Früh kamen Karl und Kalli auf den Fuhrhof, doch nicht zu früh. Sie fanden die Kutscher zusammengerottet um den alten Fuhrmeister, und die Kutscher waren empört! Die Jungen warfen einen Blick in die Stände, und auch sie waren empört. Nicht umsonst hatte Wagenseil gestern mit dem Pferdehändler Engelbrecht einen Rundgang gemacht: über Nacht waren alle Pferde ausgetauscht, und was da jetzt in den Ständen die Köpfe hängen ließ, das war die traurigste Versammlung elender Krippensetzer,, die je in einem Berliner Stall gestanden hatte. »Alle reif für den Wurstmaxe«, sagte ein Kutscher.

»Mit den Gäulen fahr ich nie!« schrie ein anderer.

»Der Schimmel da bricht schon in die Knie, wenn ich ihm nur das Kummet überhänge«, stellte ein dritter fest.

»Ich werde mit Herrn Wagenseil sprechen, sobald er kommt«, sagte Siebrecht finster. »Jetzt putzt erst mal und schirrt an. Wir müssen es heute eben versuchen.«

»Und ich fahre mit den Pferden nicht!« schrie der Kutscher von vorhin wieder. »Ich lasse mich nicht von allen Kollegen auslachen!«

»Seien Sie doch vernünftig, Mann!« brüllte ihn Karl Siebrecht an. »Ich habe Ihnen doch gesagt, es ist nur für einen Tag!« Und als der Mann immer noch zögerte: »Herr Flau hat doch mit Ihnen gesprochen? Wir verstehen uns doch?«

»Das schon! Das schon! Aber es ist eine Gemeinheit von dem Wagenseil – ist es etwa nicht gemein, daß die Pferde nicht gefüttert werden sollen?«

»Was ist das, Futtermeister? Sind die Pferde etwa nicht gefüttert?«

»Häcksel haben sie gekriegt und ein bißchen Stroh«, sagte der alte versoffene Kerl mürrisch. »Der Franz sagt, sie sind bei Engelbrechten gefüttert – und so sehen sie ja wohl auch aus, was?« Er griente frech.

»Sofort holen Sie Hafer vom Boden!« schrie ihn Karl Siebrecht an. »Das ist ja eine Hundsgemeinheit, was ihr hier macht!
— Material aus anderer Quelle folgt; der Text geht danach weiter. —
### src/rtl/ctrl_pkg.sv
// Shared encodings for the multi-cycle control sequencer.
// Instruction classes are also consumed by the opcode decoder.
package ctrl_pkg;

  typedef enum logic [2:0] {
    S_IDLE   = 3'd0,
    S_FETCH  = 3'd1,
    S_DECODE = 3'd2,
    S_EXEC   = 3'd3,
    S_MEM    = 3'd4,
    S_WB     = 3'd5,
    S_TRAP   = 3'd6
  } state_e;

  localparam logic [3:0] CLS_ILL    = 4'b0000;
  localparam logic [3:0] CLS_R      = 4'b0001;
  localparam logic [3:0] CLS_IALU   = 4'b0010;
  localparam logic [3:0] CLS_LOAD   = 4'b0011;
  localparam logic [3:0] CLS_STORE  = 4'b0100;
  localparam logic [3:0] CLS_BRANCH = 4'b0101;
  localparam logic [3:0] CLS_JAL    = 4'b0110;
  localparam logic [3:0] CLS_JALR   = 4'b0111;
  localparam logic [3:0] CLS_LUI    = 4'b1000;
  localparam logic [3:0] CLS_AUIPC  = 4'b1001;

  localparam logic [1:0] PC_PC4  = 2'b00;
  localparam logic [1:0] PC_ALU  = 2'b01;
  localparam logic [1:0] PC_JALR = 2'b10;

  localparam logic [1:0] WB_ALU = 2'b00;
  localparam logic [1:0] WB_MEM = 2'b01;
  localparam logic [1:0] WB_PC4 = 2'b10;
  localparam logic [1:0] WB_IMM = 2'b11;

  localparam logic OPA_RS1 = 1'b0;
  localparam logic OPA_PC  = 1'b1;
  localparam logic OPB_RS2 = 1'b0;
  localparam logic OPB_IMM = 1'b1;

endpackage

### src/rtl/multicycle_ctrl.sv
// Multi-cycle RV32I control FSM: FETCH/DECODE/EXEC/MEM/WB,
// datapath enables, mux selects, memory handshakes, instret.
module multicycle_ctrl
  import ctrl_pkg::*;
#(
  parameter int CNT_W = 32
) (
  input  logic             clk,
  input  logic             rst,
  input  logic             run,
  input  logic [3:0]       code,
  input  logic             br_taken,
  input  logic             imem_ack,
  input  logic             dmem_ack,
  output logic             imem_req,
  output logic             dmem_req,
  output logic             dmem_we,
  output logic             ir_en,
  output logic             pc_en,
  output logic             rf_we,
  output logic [1:0]       pc_sel,
  output logic             op_a_sel,
  output logic             op_b_sel,
  output logic             alu_funct,
  output logic [1:0]       wb_sel,
  output logic             trap,
  output logic [CNT_W-1:0] instret
);

  state_e           r_state;
  state_e           w_next;
  logic [3:0]       r_cls;
  logic             r_tkn;
  logic [CNT_W-1:0] r_instret;

  logic w_opa;
  logic w_opb;
  logic w_fn;
  logic w_alu_on;

  always_ff @(posedge clk or posedge rst) begin
    if (rst) begin
      r_state   <= S_IDLE;
      r_cls     <= CLS_ILL;
      r_tkn     <= 1'b0;
      r_instret <= '0;
    end else begin
      r_state <= w_next;
      if (r_state == S_DECODE) r_cls <= code;
      if (r_state == S_EXEC) r_tkn <= br_taken;
      if (r_state == S_WB) r_instret <= r_instret + CNT_W'(1);
    end
  end

  // ALU selects depend only on class; held from EXEC through WB
  always_comb begin
    w_opa = OPA_RS1;
    w_opb = OPB_RS2;
    w_fn  = 1'b0;
    case (r_cls)
      CLS_R: w_fn = 1'b1;
      CLS_IALU: begin
        w_opb = OPB_IMM;
        w_fn  = 1'b1;
      end
      CLS_LOAD, CLS_STORE, CLS_JALR: w_opb = OPB_IMM;
      CLS_BRANCH, CLS_JAL, CLS_AUIPC: begin
        w_opa = OPA_PC;
        w_opb = OPB_IMM;
      end
      default: ;
    endcase
  end

  assign w_alu_on = (r_state == S_EXEC) || (r_state == S_MEM) ||
                    (r_state == S_WB);

  always_comb begin
    w_next    = r_state;
    imem_req  = 1'b0;
    dmem_req  = 1'b0;
    dmem_we   = 1'b0;
    ir_en     = 1'b0;
    pc_en     = 1'b0;
    rf_we     = 1'b0;
    pc_sel    = PC_PC4;
    wb_sel    = WB_ALU;
    trap      = 1'b0;
    op_a_sel  = w_alu_on ? w_opa : 1'b0;
    op_b_sel  = w_alu_on ? w_opb : 1'b0;
    alu_funct = w_alu_on ? w_fn : 1'b0;
    unique case (r_state)
      S_IDLE: begin
        if (run) w_next = S_FETCH;
      end
      S_FETCH: begin
        imem_req = 1'b1;
        if (imem_ack) begin
          ir_en  = 1'b1;
          w_next = S_DECODE;
        end
      end
      S_DECODE: begin
        w_next = (code == CLS_ILL) ? S_TRAP : S_EXEC;
      end
      S_EXEC: begin
        if (r_cls == CLS_LOAD || r_cls == CLS_STORE) w_next = S_MEM;
        else w_next = S_WB;
      end
      S_MEM: begin
        dmem_req = 1'b1;
        dmem_we  = (r_cls == CLS_STORE);
        if (dmem_ack) w_next = S_WB;
      end
      S_WB: begin
        pc_en = 1'b1;
        rf_we = (r_cls != CLS_STORE) && (r_cls != CLS_BRANCH);
        if ((r_cls == CLS_BRANCH && r_tkn) || r_cls == CLS_JAL)
          pc_sel = PC_ALU;
        else if (r_cls == CLS_JALR)
          pc_sel = PC_JALR;
        case (r_cls)
          CLS_LOAD:          wb_sel = WB_MEM;
          CLS_JAL, CLS_JALR: wb_sel = WB_PC4;
          CLS_LUI:           wb_sel = WB_IMM;
          default:           wb_sel = WB_ALU;
        endcase
        w_next = run ? S_FETCH : S_IDLE;
      end
      S_TRAP: begin
        trap      = 1'b1;
        op_a_sel  = 1'b0;
        op_b_sel  = 1'b0;
        alu_funct = 1'b0;
      end
      default: w_next = S_IDLE;
    endcase
  end

  assign instret = r_instret;

endmodule

### config.mk
export PLATFORM = sky130hd
export DESIGN_NAME = multicycle_ctrl
export DESIGN_NICKNAME = d
export VERILOG_FILES = /design/src/rtl/ctrl_pkg.sv /design/src/rtl/multicycle_ctrl.sv
export SDC_FILE = /design/constraint.sdc
export NUM_CORES = 1
export LEC_CHECK = 0
export ABC_AREA = 1
export BUFFER_PORTS_ARGS = -buffer_cell sky130_fd_sc_hd__buf_2
export CAP_MARGIN = 25
export CORE_MARGIN = 1
export CORE_UTILIZATION = 58
export DETAILED_ROUTE_END_ITERATION = 6
export GPL_TIMING_DRIVEN = 0
export HOLD_SLACK_MARGIN = 0.12
export PLACE_DENSITY_LB_ADDON = 0.12
export REMOVE_ABC_BUFFERS = 1
export SLEW_MARGIN = 15
export SYNTH_ARGS = -nofsm -noshare
export SYNTH_HDL_FRONTEND = slang
export SYNTH_SLANG_ARGS = --single-unit
### constraint.sdc
create_clock -name clk -period 2.1 [get_ports clk]
set_input_delay 0.21 -clock clk [delete_from_list [all_inputs] [get_ports clk]]
set_output_delay 0.21 -clock clk [all_outputs]
set_load 0.02 [all_outputs]
# ---- Word level (Yosys, flattened, before mapping)
# Cells that the tools add are included.
dict set report classes {
  add_sub_neg 1
  eq_ne 20
  mux 29
  bitwise 1
  n_reduce_logical 13
}
# cell count
set op_table {}
lappend op_table {{$add A32 B1 Y32 const B} 1}
lappend op_table {{$pmux W3 S7} 1}
lappend op_table {{$mux W1} 19}
lappend op_table {{$eq A4 B3 Y1 const B} 4}
lappend op_table {{$mux W3} 4}
lappend op_table {{$eq A3 B3 Y1 const B} 3}
lappend op_table {{$eq A4 B2 Y1 const B} 2}
lappend op_table {{$eq A4 B4 Y1 const B} 2}
lappend op_table {{$mux W2} 4}
lappend op_table {{$ne A4 B3 Y1 const B} 2}
lappend op_table {{$reduce_or A7 Y1} 1}
lappend op_table {{$eq A3 B2 Y1 const B} 2}
lappend op_table {{$ne A2 B2 Y1 const B} 3}
lappend op_table {{$pmux W2 S3} 1}
lappend op_table {{$eq A4 B1 Y1 const B} 1}
lappend op_table {{$logic_not A4 Y1} 1}
lappend op_table {{$logic_or A1 B1 Y1} 4}
lappend op_table {{$reduce_and A4 Y1} 1}
lappend op_table {{$reduce_or A2 Y1} 2}
lappend op_table {{$eq A3 B1 Y1 const B} 1}
lappend op_table {{$logic_not A3 Y1} 1}
lappend op_table {{$reduce_or A3 Y1} 1}
lappend op_table {{$logic_and A1 B1 Y1} 2}
lappend op_table {{$not A1 Y1} 1}
dict set report totals {
  reg_bits 40
  output_inout_bits 46
  wordCells 68
}

# ---- Logic depth before layout (Yosys ltp)
dict set report logic_depth {
  word_depth 5
  mapped_depth 10
}

# ---- Worst setup path after synthesis
# Ideal clock, no wire load.
dict set report synth_path {
  path_kind {register to output}
  start {reg r_state[0]}
  end {out ir_en}
  arrival_time_ns 1.487
  required_ns 1.890
  setup_slack_ns 0.403
  path_stages_with_launch 5
  path_buffers 0
  path_cell_list {dfrtp_1 inv_1 nor3_1 inv_1 nor2_1}
}
dict set report synth_between {
  elab_chain_cells 2
}
# element line
set synth_rtl {}
lappend synth_rtl {{start: declaration} multicycle_ctrl.sv:30} ;# state_e r_state;
lappend synth_rtl {{start signal: assignment} multicycle_ctrl.sv:48} ;# r_state <= w_next;
lappend synth_rtl {{$eq A3 B1 Y1} multicycle_ctrl.sv:92} ;# unique case (r_state)
lappend synth_rtl {{$mux W1} multicycle_ctrl.sv:92}
lappend synth_rtl {{end: declaration} multicycle_ctrl.sv:18} ;# output logic ir_en,
# Every way passes these cells.

# ---- Worst setup path after layout
dict set report layout_path {
  start {reg r_state[1]}
  end {out pc_en}
}
dict set report layout_between {
  elab_chain_cells 2
}
# element line
set layout_rtl {}
lappend layout_rtl {{$eq A3 B3 Y1} multicycle_ctrl.sv:92}
lappend layout_rtl {{$mux W1} multicycle_ctrl.sv:92}
lappend layout_rtl {{end: declaration} multicycle_ctrl.sv:19} ;# output logic pc_en,
# Every way passes these cells.

==> implementation parameters <==
Parameter                              Value

GRT
  Total routing usage reported by global routing ... 26.9%
  Most utilized layer in the global route result ... met2
  Maximum number of pins on one net before global-route repair ... 27
  Number of global-route vias before repair ... 2069
  Met3 routing resource usage after global routing ... 4.97%
  Met1 track demand over resource in global routing ... 33.4%
  Overflow after GRT ... 0
  Met2 usage ... 45.7%
  Initial antenna violation count ... 0
  Global-route wire length before repair ... 8.94 mm

Flow run
  Total of max-cap violations ... 0

Synth
  Dominant cell type by area after synthesis ... dfrtp_1
  Total of flip-flops plus latches after synthesis ... 40
  Area fraction of the dominant cell type after synthesis ... 41.4%
  Number of enable flip-flop cells after synthesis ... 0
  Number of warnings issued by yosys ... 0
  Most numerous cell types in the synthesized netlist ... nand2_1 (127), nor2_1 (48), dfrtp_1 (40)
  Synthesized instance count ... 339
  Summed instance area of the synthesized netlist ... 0.00242 mm2
  Post-synthesis average cell area ... 7.14 um2
  Predominant post-synthesis flop cell ... dfrtp_1
  Most frequent cell after synthesis ... nand2_1
  Dominant cells by area after synthesis ... dfrtp_1 (41%), nand2_1 (20%), nor2_1 (7.4%)
  Number of distinct standard cells referenced by the synthesized netlist ... 26
  Sequential cell area fraction in the yosys report ... 41.4%
  Share of flip-flops with an asynchronous set or reset ... 100%

Floorplan
  Initial Utilization ... 60.5%
  Number of placement rows ... 23
  Overall die area ... 0.00443 mm2
  Number of I/O pins ... 56
  Die span in x ... 66.6 um
  Core box area ... 0.00400 mm2
  Die Y ... 66.6 um

Place
  Placed insts ... 442
  GP Congestion ... 0.902
  Placed wire-length estimate ... 4.09 mm
  Count of input and output buffers ... 55
  Pre-CTS setup slack ... 0.438 ns

Timing
  Fraction of the cycle the final worst path needs ... 88.3%
  Worst hold slack after final layout ... 0.170 ns
  Maximum clock frequency ... 540 MHz
  Unrepaired setup endpoints after global routing ... false
  Final Hold Vio Count ... 0
  Worst setup slack after layout ... 0.247 ns
  Setup violation total in the final timing report ... 0
  Final worst path period need ... 1.85 ns
  Worst-margin pin slew ... 0.365 ns
  Slew Limit Fails ... 0
  Max Clock Skew ... 0.00477 ns
  Max transition margin ... 75.5%
  TNS Setup ... 0 ns

Routing
  Remaining number of nets flagged by the antenna check after routing ... 0
  Number of vias in the routed layout ... 2302
  TritonRoute pass-1 iters ... 7
  Remaining routing DRC violations ... 2
  Vias per cell ... 5.10
  Drt first-iter violations ... 116
  Final routed wirelength across all metal layers ... 5.39 mm
  Routed length per placed instance ... 12.0 um

Clock tree
  Total clock sinks ... 40
  PostCTS Resize Cnt ... 0
  Number of buffers created by CTS ... 5
  Deepest clock path buffer count ... 2
  Library cell used as clock root buffer ... clkbuf_8
  Post-CTS clock slew at the launch and capture registers of the worst setup and hold paths ... 0.08 ns
  TritonCTS clock tree ... built
  Post-CTS setup-driven buffer insertion count ... 0
  Clock H-tree levels ... 2
  Clock network latency to the later pin of the worst-skew pair ... 0.29 ns

Power
  Leakage component of the power ... 1.52 nW
  Ratio of total power to cell area ... 789 mW/mm2
  Worst IR drop on VDD ... 0.613 mV
  PnR Total Power ... 2.26 mW

Critical path
  Internal reg-to-reg setup slack ... 0.42 ns
  Startpoint-to-endpoint class of the critical path ... flop to output port
  Kind of capture point of the worst setup path ... output port
  Critical path peak fanout ... 16
  Endpoint arrival time on the critical path ... 1.64 ns
  Required @ worst endpoint ... 1.89 ns
  Startpoint kind of the worst setup timing path ... flop

Run status
  Failing checks ... design-rule violations
  Run status ... finished, violations left

Finish
  # diodes ... 0
  Area grow syn2layout ... 18.3%
  Final layout net count ... 411
  Fraction of final layout cells sized beyond drive strength 1 ... 19.0%
  Final standard cell count with taps included and fillers excluded ... 451
  Count of fill cells added during filler insertion ... 344

Hold path
  Worst Hold Class ... primary input to flop
[routing by layer]
layer / routed length (um) / up-vias
li1: - / 1175
met1: 2510 / 1071
met2: 2650 / 54
met3: 197 / 2
met4: 33 / 0
met5: 0 / -
[state kept, by name (all words and copies together) (netlist names)]
register and count:
r_cls 4, instret 32, r_tkn 1, r_state 3
[power breakdown]
group          internal [mW]  total, mW  switching [mW]
sequential             0.873       1.01           0.137
clock                  0.268      0.531           0.262
combinational          0.237      0.717           0.480
total                   1.38       2.26           0.879
[area by class of cell]
type / count / area [um2] / share of cell area, %
well taps: 50 / 62.6 / 2.19
flip-flops and latches: 40 / 1000 / 35.0
clock buffers: 8 / 90.1 / 3.15
repair buffers: 57 / 305 / 10.7
multi-input cells: 259 / 1260 / 44.2
inverters: 37 / 139 / 4.85
[what timing repair did]
item	in CTS	in global routing
endpoints found under the setup margin	0	0
hold buffers	1	0
endpoints found under the hold margin	14	0
[worst paths after layout]
| check | cells after the start | endpoint | from |
|---|---|---|---|
| max | 4 | pc_en | r_state[1] |
| max reg2reg | 8 | instret[18] | instret[0] |
| min reg2reg | 2 | instret[31] | instret[31] |
| min in group asynchronous | 3 | instret[5] | rst |
| min | 2 | r_tkn | br_taken |
| max in group asynchronous | 4 | instret[20] | rst |
[placed cells by master (no fill, tap or decap)]
master | synthesis | final
a21oi_1 | 7 | 7
and3_1 | 1 | 1
buf_12 | 0 | 1
buf_2 | 0 | 55
clkbuf_1 | 2 | 2
clkbuf_8 | 0 | 6
clkinv_1 | 1 | 1
dfrtp_1 | 40 | 40
dlygate4sd3_1 | 0 | 1
ha_1 | 1 | 1
inv_1 | 36 | 35
inv_2 | 0 | 1
mux2_2 | 1 | 1
nand2_1 | 127 | 127
nand2_2 | 3 | 3
nand2_4 | 1 | 1
nand3_1 | 17 | 17
nand3_4 | 1 | 1
nand3b_1 | 5 | 5
nand4_1 | 5 | 5
nor2_1 | 48 | 48
nor2_2 | 1 | 1
nor2_4 | 3 | 3
nor2_8 | 2 | 2
nor3_1 | 9 | 9
nor3_4 | 1 | 1
o211ai_1 | 1 | 1
o21ai_0 | 7 | 7
xnor2_1 | 10 | 10
xor2_1 | 8 | 8
[worst max-delay path, stage by stage (launching register included)]
cell and delay [ns]:
dfrtp_1 0.42, inv_1 0.10, nand3_4 0.21, clkinv_1 0.34
buf_2 0.27
[cell families after synthesis]
group / Yosys count / share of synthesized area, %
compound gates: 15 / 3.21
mux: 1 / 0.465
buf+inv: 40 / 6.36
xor+xnor: 18 / 6.51
flops: 40 / 41.4
simple gates: 224 / 41.6
fa+ha+maj: 1 / 0.517
[stage by stage]
stage	util, %	cell area (um2)
2_1_floorplan	-	2400
3_5_place_dp	69.1	2760
6_report	71.6	2860
4_1_cts	71.6	2860
3_3_place_gp	68.6	2740
5_1_grt	71.6	2860
Note: power is estimated with default switching activity, not from simulation.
Die armen, verhungerten Luder –!«

»Schreien Sie mich nicht an!« sagte der Futtermeister giftig. »Ich bin nicht bei Ihnen in Lohn und Brot. Sie haben mir gar nichts zu sagen.«

»Sie sollen Hafer runterholen!« rief Karl Siebrecht zornig und faßte den Mann bei der Schulter.

Auch die Kutscher murrten drohend, nur einer rief: »Was soll man in die Schinder noch Hafer füttern! Die legen sich ja doch an der nächsten Ecke lang hin! Schade um den schönen Hafer!«

Siebrecht schoß einen scharfen Blick auf den Mann, dann sagte er zu dem Futtermeister: »Nun, wird es bald mit dem Hafer?«

Eingeschüchtert murrte der: »Franz hat den Schlüssel mitgenommen, ich kann nicht ran.«

»Dann brich doch den Futterboden auf!« rief ein Kutscher.

»Das tue ich auch!« sagte Karl Siebrecht. Er war jetzt ganz kalt und entschlossen. »Kalli, sei so gut, da drüben im Holzschuppen muß eine Axt stehen, hol mir die!« Und zu den Kutschern: »Also putzt jetzt ein bißchen, das Rumschimpfen hat auch keinen Sinn. Der Wagenseil wird sich schon noch anders besinnen!«

Und zu Kalli: »Danke schön, Kalli. Ich gehe rauf, bleibe du so lange hier unten!«

»Laß mich das doch besorgen, Karl«, bat Flau.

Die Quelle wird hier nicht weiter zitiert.